ASSIGNMENT:
Only lines below containing the string "instances" should be counted; please give that count by itself.

MATERIAL SUPPLIED:
___
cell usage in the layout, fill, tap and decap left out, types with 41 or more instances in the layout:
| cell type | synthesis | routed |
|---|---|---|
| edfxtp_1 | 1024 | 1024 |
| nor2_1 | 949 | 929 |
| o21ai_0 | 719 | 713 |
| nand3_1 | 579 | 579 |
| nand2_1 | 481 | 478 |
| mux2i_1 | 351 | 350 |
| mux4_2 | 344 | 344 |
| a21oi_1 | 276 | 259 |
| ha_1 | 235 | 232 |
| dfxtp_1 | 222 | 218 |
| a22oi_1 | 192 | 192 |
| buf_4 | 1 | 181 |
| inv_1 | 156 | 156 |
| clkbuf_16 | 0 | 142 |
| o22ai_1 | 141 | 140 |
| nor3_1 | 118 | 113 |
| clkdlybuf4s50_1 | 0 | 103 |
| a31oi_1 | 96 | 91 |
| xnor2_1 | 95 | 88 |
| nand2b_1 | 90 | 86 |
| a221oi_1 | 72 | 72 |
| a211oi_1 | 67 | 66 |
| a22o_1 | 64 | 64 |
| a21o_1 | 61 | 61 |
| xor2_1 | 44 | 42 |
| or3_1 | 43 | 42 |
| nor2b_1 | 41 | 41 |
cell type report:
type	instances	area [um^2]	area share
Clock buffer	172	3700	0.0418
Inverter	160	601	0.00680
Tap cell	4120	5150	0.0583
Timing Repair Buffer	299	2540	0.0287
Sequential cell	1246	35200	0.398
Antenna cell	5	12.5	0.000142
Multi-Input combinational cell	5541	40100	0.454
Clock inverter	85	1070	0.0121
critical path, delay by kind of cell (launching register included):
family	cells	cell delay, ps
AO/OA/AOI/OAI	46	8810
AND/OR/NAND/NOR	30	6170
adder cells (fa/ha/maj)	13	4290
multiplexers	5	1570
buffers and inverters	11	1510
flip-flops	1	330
Background: an optimization exercise with open tools, aiming at small area. Do not read the settings as production practice.
In this exercise RTL edits were held to simulation tests only and were not proved equivalent to the original.
Power and IR drop assume default switching activity.

==> inputs of run a <==
==> flow/design.v (excerpt) <==
module risc_core (
    input  wire        clk,
    input  wire        rst,
    output wire [15:0] imem_addr,
    input  wire [31:0] imem_rdata,
    output wire [15:0] dmem_addr,
    output wire        dmem_we,
    output wire [31:0] dmem_wdata,
    input  wire [31:0] dmem_rdata,
    input  wire [31:0] in_data,
    output wire        in_pop,
    output wire        out_valid,
    output wire [31:0] out_data,
    output wire        halted,
    output wire [2:0]  trap_cause,
    output wire [31:0] trap_info,
    output wire [31:0] pc_out,
    input  wire [4:0]  dbg_addr,
    output wire [31:0] dbg_data
);
==> flow/config.mk <==
export PLATFORM = sky130hd
export DESIGN_NAME = risc_core
export DESIGN_NICKNAME = risc_core
export VERILOG_FILES = /design/flow/design.v
export SDC_FILE = /design/flow/constraint.sdc
export NUM_CORES = 4
export LEC_CHECK = 0
export CAP_MARGIN = 20
export CORE_MARGIN = 2
export CORE_UTILIZATION = 45
export CTS_BUF_LIST = sky130_fd_sc_hd__clkbuf_8
export CTS_CLUSTER_DIAMETER = 60
export CTS_CLUSTER_SIZE = 16
export GPL_TIMING_DRIVEN = 0
export SLEW_MARGIN = 20
export SYNTH_HIERARCHICAL = 1
==> flow/constraint.sdc <==
create_clock -name core_clock -period 13.5 [get_ports {clk}]
set_input_delay 2.7000 -clock core_clock [delete_from_list [all_inputs] [get_ports {clk}]]
set_output_delay 2.7000 -clock core_clock [all_outputs]
set_load 0.01 [all_outputs]
standard.sh (not shown) runs the stock make flow with config.mk's settings and CLKGATE_MAP_FILE= SYNTH_SCRIPT=/design/flow/synth_recipe.tcl, a recipe that flattens the netlist after the stock synthesis.
==> flow/flow/run.sh <==
#!/bin/bash
# The standard layout (standard.sh, all ORFS steps) with these changes,
# made through ORFS's own variables:
#  - the buffers Yosys/ABC inserted are removed at floorplan (repair_design
#    re-buffers what needs it);
#  - ports are buffered with sky130_fd_sc_hd__buf_1 instead of the default
#    delay buffer;
#  - CTS clusters up to 16 sinks per clkbuf_8 and inserts no dummy loads.
# The output of the whole run goes to standard.log in the work folder; ORFS
# writes each step's log under orfs/logs/.
set -euo pipefail
export REMOVE_ABC_BUFFERS=1
export BUFFER_PORTS_ARGS="-buffer_cell sky130_fd_sc_hd__buf_1"
export CTS_ARGS="-sink_clustering_enable -repair_clock_nets -dont_use_dummy_load -buf_list sky130_fd_sc_hd__clkbuf_8 -sink_clustering_size 16 -sink_clustering_max_diameter 60"
bash standard.sh > standard.log 2>&1
==> inputs of run b, as changes to run a <==
--- a/flow/design.v
+++ b/flow/design.v
@@ -196,13 +196,13 @@
     wire [4:0]  psel = (state == S_HALT) ? dbg_addr : psel_r;
     wire [31:0] P;
     wire [31:0] pm;
     risc_port_mux u_pmux (.rf(rf_flat), .sel(psel), .m(pm));
     risc_port_rot u_prot (.m(pm), .ph(ph), .p(P));
     wire        t2   = pm[0];
-    reg         ei, ep, ed, eni, xinv, cin, qin, y0;
+    reg         ei, ep, ed, eni, xinv, cin, rsel, qld, qin, y0;
     reg  [1:0]  ysel;
     wire [31:0] X = (({32{ei}} & imm) | ({32{ep}} & P) | ({32{ed}} & dmem_rdata) |
                      ({32{eni}} & in_data)) ^ {32{xinv}};
     reg  [31:0] Y;
     always @* begin
         case (ysel)
@@ -214,15 +214,16 @@
     end
     wire [32:0] sum33 = {1'b0, X} + {1'b0, Y} + {32'd0, cin};
     wire [31:0] S     = sum33[31:0];
     wire        cout  = sum33[32];
     wire        xzero = (X == 32'd0);
     wire        s_oor = (S[31:16] != 16'd0);
-    wire [5:0] tsum   = {1'b0, ph} + {1'b0, sh ^ {5{sh_l}}} + {5'd0, sh_l};
-    wire [4:0] tidx   = k_sh ? tsum[4:0] : ph;
-    wire       tvalid = !k_sh || (tsum[5] == sh_l);
+    wire [5:0] rsum   = {1'b0, ph} + {1'b0, sh};
+    wire [5:0] ldiff  = {1'b0, ph} - {1'b0, sh};
+    wire [4:0] tidx   = !k_sh ? ph : (sh_l ? ldiff[4:0] : rsum[4:0]);
+    wire       tvalid = !k_sh || (sh_l ? !ldiff[5] : !rsum[5]);
     wire       rt     = tvalid ? rem[tidx] : (sh_ra && rem[31]);
     wire a_b = itype ? t2 : rt;
     wire b_b = itype ? rt : t2;
     wire link = k_jal || k_jalr;
     wire subtract = (k_alu && op_sub) || k_cmp || k_br;
     wire pcb = (ph < 5'd17) ? pc[ph] : 1'b0;
@@ -238,23 +239,24 @@
     wire lt_c   = (a_b & ~b_b) | (~(a_b ^ b_b) & ssum);
     wire cmp_res = cm_lt ? lt_r : cm_ge ? ~lt_r : cm_eq ? ~ne_r : ne_r;
     wire taken   = (f3 == 3'd0) ? ~ne_r : (f3 == 3'd1) ? ne_r :
                    (f3 == 3'd4) ? lt_r : ~lt_r;
     wire neg     = k_div && (dv_rem ? asign : (asign ^ dsign));
     wire found_c = (ph == 5'd0) ? 1'b0 : found_r;
-    wire [1:0] wword = k_cmp ? 2'd1 : k_mul ? 2'd2 : k_div ? 2'd3 : 2'd0;
+    wire [1:0] wword = k_cmp ? 2'd1 : k_mul ? 2'd1 :
+                       k_div ? (dv_rem ? 2'd1 : 2'd2) : 2'd0;
     wire [1:0] lastw = wword;
     reg [2:0] nstate;
     reg [1:0] nsub;
     reg [2:0] ncause;
     reg       pc_we, sh_we, ds_we, as_we;
     reg       r_dmem_we, r_in_pop, r_out_valid;
     always @* begin
         nstate = state; nsub = sub; ncause = cause;
         ei = 1'b0; ep = 1'b0; ed = 1'b0; eni = 1'b0; xinv = 1'b0; cin = 1'b0;
-        ysel = Y_REM; y0 = 1'b0; qin = 1'b0;
+        ysel = Y_REM; y0 = 1'b0; rsel = 1'b0; qld = 1'b0; qin = 1'b0;
         wen = 1'b0; wbit = 1'b0;
         pc_we = 1'b0; sh_we = 1'b0; ds_we = 1'b0; as_we = 1'b0;
         r_dmem_we = 1'b0; r_in_pop = 1'b0; r_out_valid = 1'b0;
         case (state)
             S_CLR: begin
                 if (ph == 5'd31) nstate = S_FETCH;
@@ -265,82 +267,80 @@
             end
             S_DEC: begin
                 nstate = S_ALIGN;
                 if (!valid) begin
                     nstate = S_HALT;
                 end else if (k_alu || k_cmp || k_br) begin
-                    ei = itype; ep = !itype; ysel = Y_ZERO;
+                    ei = itype; ep = !itype; ysel = Y_ZERO; rsel = 1'b1;
                 end else if (k_sh) begin
                     if (sub == 2'd0) begin
                         ei = itype; ep = !itype; sh_we = 1'b1;
                         nstate = S_DEC; nsub = 2'd1;
                     end else begin
-                        ep = 1'b1; ysel = Y_ZERO;
+                        ep = 1'b1; ysel = Y_ZERO; rsel = 1'b1;
                     end
-                end else if (k_mul) begin
-                    ei = itype; ep = !itype; ysel = Y_ZERO;      
                 end else if (k_div) begin
                     if (sub == 2'd0) begin
                         ei = itype; ep = !itype;
-                        nstate = S_DEC;
                         if (xzero) begin
-                            nsub = 2'd1;
+                            nstate = S_DEC; nsub = 2'd1;
                         end else begin
-                            ds_we = 1'b1; nsub = 2'd2;
+                            ds_we = 1'b1;
                         end
-                    end else if (sub == 2'd1) begin
-                        ysel = Y_PC;
-                        ncause = 3'd4; nstate = S_HALT;
                     end else begin
-                        ep = 1'b1; xinv = P[31]; cin = P[31];
-                        ysel = Y_ZERO; as_we = 1'b1;
+                        ysel = Y_PC; rsel = 1'b1;
+                        ncause = 3'd4; nstate = S_HALT;
                     end
                 end else if (k_lw || k_sw) begin
                     nstate = S_DEC; nsub = sub + 2'd1;
                     case (sub)
-                        2'd0: begin ep = 1'b1; ysel = Y_ZERO; end
+                        2'd0: begin ep = 1'b1; ysel = Y_ZERO; rsel = 1'b1; end
                         2'd1: begin
-                            ei = 1'b1; ysel = Y_REM;
+                            ei = 1'b1; ysel = Y_REM; rsel = 1'b1;
                             if (s_oor) begin
                                 ncause = k_lw ? 3'd2 : 3'd3; nstate = S_HALT;
                             end else if (k_sw) begin
                                 nstate = S_NPC;
                             end
                         end
                         2'd2: ;
-                        default: begin ed = 1'b1; ysel = Y_ZERO; nstate = S_ALIGN; end
+                        default: begin ed = 1'b1; ysel = Y_ZERO; rsel = 1'b1; nstate = S_ALIGN; end
                     endcase
                 end else if (k_jalr) begin
-                    ep = 1'b1; ysel = Y_ZERO;
+                    ep = 1'b1; ysel = Y_ZERO; rsel = 1'b1;
                 end else if (k_lui) begin
-                    ei = 1'b1; ysel = Y_ZERO;
+                    ei = 1'b1; ysel = Y_ZERO; rsel = 1'b1;
                 end else if (k_erd) begin
-                    eni = 1'b1; ysel = Y_ZERO; r_in_pop = 1'b1;
+                    eni = 1'b1; ysel = Y_ZERO; rsel = 1'b1; r_in_pop = 1'b1;
                 end else if (k_ewr) begin
                     r_out_valid = 1'b1; nstate = S_NPC;
                 end else if (k_ebrk) begin
                     nstate = S_NPC;
                 end
             end
             S_ALIGN: begin
-                if (ph == 5'd31) nstate = S_WORD;
+                if (ph == 5'd31) begin
+                    nstate = S_WORD;
+                    if (k_mul) begin
+                        ei = itype; ep = !itype;
+                        ysel = Y_ZERO; qld = 1'b1;           
+                    end else if (k_div) begin
+                        ep = 1'b1; xinv = P[31]; cin = P[31];
+                        ysel = Y_ZERO; qld = 1'b1; as_we = 1'b1;   
+                    end
+                end
             end
             S_WORD: begin
-                if ((k_mul || k_div) && wi == 2'd0) begin
-                    ysel = Y_SH; qin = rem[31];
-                end else if (k_mul && wi == 2'd1) begin
-                    ep = q[31]; ysel = Y_SH;
-                end else if (k_div && wi == 2'd1) begin
+                if (k_mul && wi == 2'd0) begin
+                    ep = q[31]; ysel = Y_SH; rsel = 1'b1;
+                end else if (k_div && wi == 2'd0) begin
                     ei = itype; ep = !itype;
-                    xinv = dsign ^ !rem[31]; cin = dsign ^ !rem[31];
-                    ysel = Y_SH; y0 = q[31]; qin = !S[31];
-                end else if (k_div && wi == 2'd2 && !dv_rem) begin
-                    ysel = Y_SH; y0 = q[31];             
-                end else if (k_div && wi == 2'd2 && ph == 5'd0) begin
-                    ei = itype && rem[31]; ep = !itype && rem[31];
-                    xinv = dsign && rem[31]; cin = dsign && rem[31];
+                    xinv = !dsign; cin = !dsign;
+                    ysel = Y_SH; y0 = q[31]; rsel = cout; qin = cout;
+                end else if (k_div && wi == 2'd1 && !dv_rem) begin
+                    ysel = Y_SH; y0 = q[31];
                 end
                 if (wi == wword && !k_br) begin
                     wen  = 1'b1;
                     wbit = k_alu ? alu_bit :
                            k_cmp ? ((ph == 5'd0) && cmp_res) :
                            link  ? ssum :
@@ -355,26 +355,27 @@
                 if (k_jalr) begin ei = 1'b1; ysel = Y_REM; cin = 1'b0; end
                 if (k_sw) r_dmem_we = 1'b1;
                 pc_we = 1'b1;
                 if (k_ebrk) begin
                     nstate = S_HALT;
                 end else if (s_oor) begin
-                    ncause = 3'd1; nstate = S_HALT;
+                    rsel = 1'b1; ncause = 3'd1; nstate = S_HALT;
                 end else begin
                     nstate = S_FETCH;
                 end
             end
             default: ;    
         endcase
     end
     wire [4:0] ph_n = ph + 5'd1;
     wire [1:0] wi_n = (state == S_WORD && ph == 5'd31) ? wi + 2'd1 :
                       (state != S_WORD) ? 2'd0 : wi;
-    wire rs2_n = (state == S_PRE && (k_sh || k_div || k_mul)) ||
-                 (k_div && state == S_WORD &&
-                  ((wi == 2'd0 && ph == 5'd31) || wi == 2'd1)) ||
+    wire rs2_n = (state == S_PRE && (k_sh || k_div)) ||
+                 (k_mul && ph_n == 5'd31 && (state == S_DEC || state == S_ALIGN)) ||
+                 (k_div && ((state == S_ALIGN && ph == 5'd31) ||
+                            (state == S_WORD && wi == 2'd0 && ph != 5'd31))) ||
                  (k_sw && state == S_DEC && sub == 2'd1) ||
                  ((k_alu || k_cmp || k_br) && !itype &&
                   ((state == S_ALIGN && ph == 5'd31) || state == S_WORD));
     always @(posedge clk) begin
         if (rst) begin
             state <= S_CLR;
@@ -391,15 +392,15 @@
             if (pc_we) pc <= S[16:0];
             if (state == S_WORD && ph == 5'd31) wi <= wi + 2'd1;
             else if (state != S_WORD) wi <= 2'd0;
         end
     end
     always @(posedge clk) begin
-        rem <= S;
+        rem <= rsel ? S : Y;
         psel_r <= rs2_n ? rs2 : rs1;
-        q   <= {q[30:0], qin};
+        q   <= qld ? S : {q[30:0], qin};
         if (sh_we) sh <= X[4:0];
         if (ds_we) dsign <= X[31];
         if (as_we) asign <= P[31];
         c_r     <= link ? (pcb & cc) : scar;
         found_r <= found_c | rt;
         if (state == S_WORD && wi == 2'd0) begin
==> flow/run.sh (new file) <==
#!/bin/bash
# synth_recipe.tcl (not shown) runs the flow's synth.tcl, then flattens the netlist and writes it again
# the make line also repeats each setting of config.mk as NAME=value (left out here)
make -C /OpenROAD-flow-scripts/flow DESIGN_CONFIG=/design/flow/config.mk WORK_HOME=/design/flow/orfs CLKGATE_MAP_FILE= SYNTH_SCRIPT=/design/flow/synth_recipe.tcl finish
removed: flow/flow/run.sh
removed: flow/standard.sh
==> qor summary <==
Run status: run a finished clean; run b finished clean
Share of cells above drive strength 1: run a 0.106; run b 0.138
Placeable core region: run a 86300 um2; run b 89900 um2
Via Count: run a 28441; run b 31428
Critical Path Sink: run a state[2]; run b rem[4]
Worst Setup Slack post-DPL: run a 0.638 ns; run b -2.32 ns
Met3 Usage GRT: run a 0.0360; run b 0.0472
Fraction of the mapped netlist area in simple logic gates: run a 0.0982; run b 0.108
Design area: run a 42900 um2; run b 47800 um2
Share of final layout cell area taken by non-clock buffers: run a 0.0502; run b 0.109
Routed wire length: run a 119 mm; run b 142 mm
Worst R2R Start: run a state[1]; run b state[0]
Vertical extent of the die: run a 299 um; run b 305 um
Die width: run a 299 um; run b 305 um
Cell area after placement: run a 41700 um2; run b 46200 um2
Fraction of standard cell area in multi-input logic: run a 0.367; run b 0.360
Worst Hold End: run a q[15]; run b g_rf[22].r[28]
Worst Clk Skew: run a 0.0913 ns; run b 0.0887 ns
Number of cells traversed by the worst register-to-register path: run a 30; run b 37
Clk cell area share: run a 0.0279; run b 0.0318
Stages on worst setup path: run a 30; run b 34
Filler cells: run a 7791; run b 8013
TAP cells: run a 1155; run b 1176
Synth top area share: run a 0.561; run b 0.539
CP Buf/Inv Count: run a 3; run b 7
Detailed-routing wirelength on met1: run a 49.9 mm; run b 58.0 mm
Port bufs: run a 301; run b 297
___
RESPONSE TO THE EXERCISE:
2